Działając na nerki krótkim impulsem fal radiowych można lepiej kontrolować nadciśnienie tętnicze u chorych, którym nie pomagają konwencjonalne leki.
Nową metodę wypróbował zespół prof. Murraya Eslera z Baker IDI Heart and Diabetes Institute w Melbourne. Do tętnicy nerkowej wprowadza się specjalny cewnik, a następnie przy pomocy fal radiowych selektywnie uszkadza nerwy w wyściółce naczyń nerkowych. Nerwy te mają związek z regulacją ciśnienia krwi – ich wyłączenie obniża ciśnienie.
Ciśnienie spada średnio o 10 milimetrów słupa rtęci. Nie oznacza to wyleczenia, ale obniża zagrożenie następstwami nadciśnienia. Poza tym niemal nie stwierdza się skutków ubocznych. U połowy z ponad 100 leczonych w ten sposób pacjentów możliwe stało się kontrolowanie ciśnienia tętniczego przy pomocy leków.
Choć metoda nadal jest w fazie badań, specjaliści twierdzą, że w przyszłości mogłaby pomóc setkom tysięcy chorych.
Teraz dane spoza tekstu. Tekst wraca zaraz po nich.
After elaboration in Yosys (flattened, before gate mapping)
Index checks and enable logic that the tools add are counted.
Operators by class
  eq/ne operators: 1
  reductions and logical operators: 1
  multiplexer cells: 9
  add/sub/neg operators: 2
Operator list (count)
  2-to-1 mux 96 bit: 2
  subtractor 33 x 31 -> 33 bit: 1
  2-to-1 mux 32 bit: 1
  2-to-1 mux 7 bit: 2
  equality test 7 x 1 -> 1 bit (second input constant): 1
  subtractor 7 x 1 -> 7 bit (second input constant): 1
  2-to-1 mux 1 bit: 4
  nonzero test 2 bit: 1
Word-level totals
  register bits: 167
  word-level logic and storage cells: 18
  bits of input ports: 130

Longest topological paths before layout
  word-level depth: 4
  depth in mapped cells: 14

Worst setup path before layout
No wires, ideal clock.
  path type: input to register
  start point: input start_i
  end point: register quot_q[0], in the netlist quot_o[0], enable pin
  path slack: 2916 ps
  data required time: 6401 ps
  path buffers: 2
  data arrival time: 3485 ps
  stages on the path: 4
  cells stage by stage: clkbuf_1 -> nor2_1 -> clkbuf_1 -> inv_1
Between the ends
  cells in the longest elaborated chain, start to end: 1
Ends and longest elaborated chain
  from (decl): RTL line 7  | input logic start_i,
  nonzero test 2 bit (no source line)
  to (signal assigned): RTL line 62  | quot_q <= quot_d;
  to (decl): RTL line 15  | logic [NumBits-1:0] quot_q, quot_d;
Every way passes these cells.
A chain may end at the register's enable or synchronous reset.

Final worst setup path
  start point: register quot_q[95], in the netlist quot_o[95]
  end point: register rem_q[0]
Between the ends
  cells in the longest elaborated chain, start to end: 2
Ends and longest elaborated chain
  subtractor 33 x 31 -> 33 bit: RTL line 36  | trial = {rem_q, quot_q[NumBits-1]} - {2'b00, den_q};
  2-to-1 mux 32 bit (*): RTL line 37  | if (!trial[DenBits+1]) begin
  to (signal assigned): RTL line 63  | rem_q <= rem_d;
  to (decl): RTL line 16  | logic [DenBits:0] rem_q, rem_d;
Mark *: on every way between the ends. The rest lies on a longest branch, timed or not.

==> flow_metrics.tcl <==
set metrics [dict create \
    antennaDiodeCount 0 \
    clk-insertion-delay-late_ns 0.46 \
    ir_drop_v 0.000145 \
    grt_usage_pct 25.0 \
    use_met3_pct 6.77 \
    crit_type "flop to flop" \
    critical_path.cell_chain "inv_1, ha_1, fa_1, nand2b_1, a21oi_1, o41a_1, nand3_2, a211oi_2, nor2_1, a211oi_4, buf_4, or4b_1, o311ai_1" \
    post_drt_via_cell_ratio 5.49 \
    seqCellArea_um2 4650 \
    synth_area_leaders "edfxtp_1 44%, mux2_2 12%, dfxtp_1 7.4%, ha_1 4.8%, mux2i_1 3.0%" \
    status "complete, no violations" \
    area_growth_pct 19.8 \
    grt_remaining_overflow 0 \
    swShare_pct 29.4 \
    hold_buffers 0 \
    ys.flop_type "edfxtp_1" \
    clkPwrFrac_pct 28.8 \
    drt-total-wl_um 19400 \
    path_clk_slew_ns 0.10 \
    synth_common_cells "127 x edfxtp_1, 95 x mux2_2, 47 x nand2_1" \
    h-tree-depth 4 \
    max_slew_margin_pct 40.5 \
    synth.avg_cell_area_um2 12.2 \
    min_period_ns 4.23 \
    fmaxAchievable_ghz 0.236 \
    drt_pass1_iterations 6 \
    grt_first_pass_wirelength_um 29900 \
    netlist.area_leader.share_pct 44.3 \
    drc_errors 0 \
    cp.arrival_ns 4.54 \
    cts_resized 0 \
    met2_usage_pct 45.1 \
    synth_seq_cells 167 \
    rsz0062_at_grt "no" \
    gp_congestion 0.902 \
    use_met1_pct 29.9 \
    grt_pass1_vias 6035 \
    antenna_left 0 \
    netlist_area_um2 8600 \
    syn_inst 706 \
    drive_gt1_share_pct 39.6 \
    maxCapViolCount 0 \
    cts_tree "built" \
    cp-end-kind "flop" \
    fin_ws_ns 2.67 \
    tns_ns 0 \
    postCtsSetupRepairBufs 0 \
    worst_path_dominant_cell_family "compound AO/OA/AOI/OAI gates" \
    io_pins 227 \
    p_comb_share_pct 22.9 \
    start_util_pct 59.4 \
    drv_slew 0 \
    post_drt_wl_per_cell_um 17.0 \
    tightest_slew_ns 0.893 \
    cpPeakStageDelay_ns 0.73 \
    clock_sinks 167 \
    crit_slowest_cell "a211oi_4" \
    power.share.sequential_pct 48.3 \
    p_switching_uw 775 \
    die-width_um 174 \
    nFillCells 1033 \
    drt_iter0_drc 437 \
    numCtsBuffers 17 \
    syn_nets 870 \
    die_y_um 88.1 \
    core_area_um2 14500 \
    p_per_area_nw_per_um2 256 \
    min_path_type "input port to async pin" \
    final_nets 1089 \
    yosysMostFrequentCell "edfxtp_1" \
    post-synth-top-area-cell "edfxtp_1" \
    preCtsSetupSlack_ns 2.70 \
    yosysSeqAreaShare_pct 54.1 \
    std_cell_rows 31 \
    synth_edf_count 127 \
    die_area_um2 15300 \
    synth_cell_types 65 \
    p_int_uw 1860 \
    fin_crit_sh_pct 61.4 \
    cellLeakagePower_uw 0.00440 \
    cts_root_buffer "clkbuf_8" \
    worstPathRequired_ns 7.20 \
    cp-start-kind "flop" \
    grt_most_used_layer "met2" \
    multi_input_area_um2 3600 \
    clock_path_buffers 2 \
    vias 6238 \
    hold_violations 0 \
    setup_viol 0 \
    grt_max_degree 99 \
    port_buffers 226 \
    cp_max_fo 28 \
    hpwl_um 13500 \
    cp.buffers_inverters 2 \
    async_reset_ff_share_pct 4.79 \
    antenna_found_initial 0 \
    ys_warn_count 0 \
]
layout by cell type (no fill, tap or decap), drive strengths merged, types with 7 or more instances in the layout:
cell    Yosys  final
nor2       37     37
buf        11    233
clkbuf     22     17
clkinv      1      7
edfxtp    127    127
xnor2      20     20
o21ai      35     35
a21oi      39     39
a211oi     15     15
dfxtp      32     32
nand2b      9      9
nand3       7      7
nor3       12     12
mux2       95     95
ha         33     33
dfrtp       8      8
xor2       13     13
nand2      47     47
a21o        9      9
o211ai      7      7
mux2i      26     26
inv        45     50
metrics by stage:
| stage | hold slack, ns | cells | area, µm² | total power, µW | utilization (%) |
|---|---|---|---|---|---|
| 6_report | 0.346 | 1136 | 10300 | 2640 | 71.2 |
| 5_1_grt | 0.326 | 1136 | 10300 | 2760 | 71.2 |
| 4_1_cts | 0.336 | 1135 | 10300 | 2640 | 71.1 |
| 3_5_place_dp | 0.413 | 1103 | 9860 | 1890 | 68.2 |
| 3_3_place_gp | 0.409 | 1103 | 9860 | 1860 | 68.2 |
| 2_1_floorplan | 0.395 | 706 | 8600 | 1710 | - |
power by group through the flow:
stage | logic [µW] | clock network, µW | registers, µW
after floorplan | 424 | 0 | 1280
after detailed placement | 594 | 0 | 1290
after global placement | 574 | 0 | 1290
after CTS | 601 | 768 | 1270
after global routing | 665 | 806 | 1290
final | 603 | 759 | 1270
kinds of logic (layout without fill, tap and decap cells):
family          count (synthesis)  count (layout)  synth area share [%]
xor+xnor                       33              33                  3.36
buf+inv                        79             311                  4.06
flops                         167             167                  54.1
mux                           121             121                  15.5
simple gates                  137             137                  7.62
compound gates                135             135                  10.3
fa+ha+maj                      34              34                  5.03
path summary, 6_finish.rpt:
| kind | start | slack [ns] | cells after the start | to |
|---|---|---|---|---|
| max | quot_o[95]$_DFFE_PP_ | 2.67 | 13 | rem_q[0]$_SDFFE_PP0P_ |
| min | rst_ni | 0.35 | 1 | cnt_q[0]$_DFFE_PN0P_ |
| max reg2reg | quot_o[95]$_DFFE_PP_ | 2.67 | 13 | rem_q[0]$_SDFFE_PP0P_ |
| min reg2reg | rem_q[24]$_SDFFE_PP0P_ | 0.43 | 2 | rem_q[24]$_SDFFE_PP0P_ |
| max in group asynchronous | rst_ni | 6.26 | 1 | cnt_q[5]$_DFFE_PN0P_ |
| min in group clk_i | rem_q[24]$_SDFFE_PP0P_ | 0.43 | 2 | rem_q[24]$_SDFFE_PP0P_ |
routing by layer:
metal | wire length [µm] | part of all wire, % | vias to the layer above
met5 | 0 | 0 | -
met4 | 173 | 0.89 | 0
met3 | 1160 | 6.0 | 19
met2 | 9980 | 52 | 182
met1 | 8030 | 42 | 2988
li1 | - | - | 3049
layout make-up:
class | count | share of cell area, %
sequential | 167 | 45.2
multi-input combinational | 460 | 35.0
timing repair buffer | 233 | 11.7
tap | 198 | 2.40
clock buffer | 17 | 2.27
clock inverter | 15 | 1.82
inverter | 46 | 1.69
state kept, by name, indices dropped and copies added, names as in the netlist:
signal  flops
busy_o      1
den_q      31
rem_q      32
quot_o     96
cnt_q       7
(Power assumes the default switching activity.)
Nadciśnienie tętnicze jest najważniejszym czynnikiem zagrożenia zgonem w świecie zachodnim – dotyczy około miliarda ludzi. Nieleczone lub leczone nieskutecznie, nadciśnienie tętnicze może prowadzić między innymi do zawału, udaru oraz uszkodzenia: nerek i siatkówki oka.
U części pacjentów leczenie nie jest skuteczne, ponieważ nie przyjmują oni leków w sposób prawidłowy, jednak w przypadku około 20 proc. chorych leki nie działają.